**WORK REQUIRED**
Between the line containing "package fgf_pkg;" and the line containing "localparam int CTRL_START_BIT = 0;" lies a run of lines; give that run again exactly, with both of those lines, and nothing else from the entries below.

---------- EXCERPTED RECORDS

==> src/hdl/fgf_pkg.sv <==
package fgf_pkg;

  // Register byte offsets
  localparam logic [4:0] OFS_CTRL   = 5'h00;
  localparam logic [4:0] OFS_CFG    = 5'h04;
  localparam logic [4:0] OFS_TOKEN  = 5'h08;
  localparam logic [4:0] OFS_STATUS = 5'h0c;

  // Control register bit positions (write-one pulses)
  localparam int CTRL_START_BIT = 0;
  localparam int CTRL_STOP_BIT  = 1;

  // Configuration field positions
  localparam int CFG_ACT_LSB  = 0;
  localparam int CFG_MODE_LSB = 3;
  localparam int CFG_ONCE_BIT = 5;
  localparam int CFG_MASK_LSB = 8;

  // Status bit positions
  localparam int STA_RUN_BIT   = 0;
  localparam int STA_ERR_BIT   = 1;
  localparam int STA_UNLK_BIT  = 2;
  localparam int STA_FIRE_BIT  = 3;
  localparam int STA_DONE_BIT  = 4;

  // Reset values
  localparam logic [31:0] CFG_RST      = 32'h0000_0000;
  localparam logic [7:0]  TOKEN_RST    = 8'h0a;  // Ten seconds

  // Timing
  localparam int CLK_PERIOD_NS = 25;
  localparam int SEC_TIME_NS   = 1_000_000_000;
  localparam int SEC_CYCLES    = SEC_TIME_NS / CLK_PERIOD_NS;
  localparam logic [4:0] RETEST_SEC = 5'd30;

  // AXI responses
  localparam logic [1:0] RESP_OKAY   = 2'b00;
  localparam logic [1:0] RESP_SLVERR = 2'b10;

  typedef enum logic [3:0] {
    ST_HALT = 4'b0001,
    ST_RUN  = 4'b0010,
    ST_DONE = 4'b0100,
    ST_ERR  = 4'b1000
  } state_e;

  typedef enum logic [2:0] {
    ACT_NONE        = 3'h0,
    ACT_FOLLOW      = 3'h1,
    ACT_NOT_FOLLOW  = 3'h2,
    ACT_RISE_UNLOCK = 3'h3,
    ACT_RISE_LOCK   = 3'h4,
    ACT_FALL_UNLOCK = 3'h5,
    ACT_FALL_LOCK   = 3'h6
  } action_e;

  typedef enum logic [1:0] {
    UM_TIMED   = 2'h0,
    UM_LATCHED = 2'h1,
    UM_FIRE    = 2'h2
  } umode_e;

endpackage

--------------------

**OUTPUT FOR THIS TASK**
package fgf_pkg;

  // Register byte offsets
  localparam logic [4:0] OFS_CTRL   = 5'h00;
  localparam logic [4:0] OFS_CFG    = 5'h04;
  localparam logic [4:0] OFS_TOKEN  = 5'h08;
  localparam logic [4:0] OFS_STATUS = 5'h0c;

  // Control register bit positions (write-one pulses)
  localparam int CTRL_START_BIT = 0;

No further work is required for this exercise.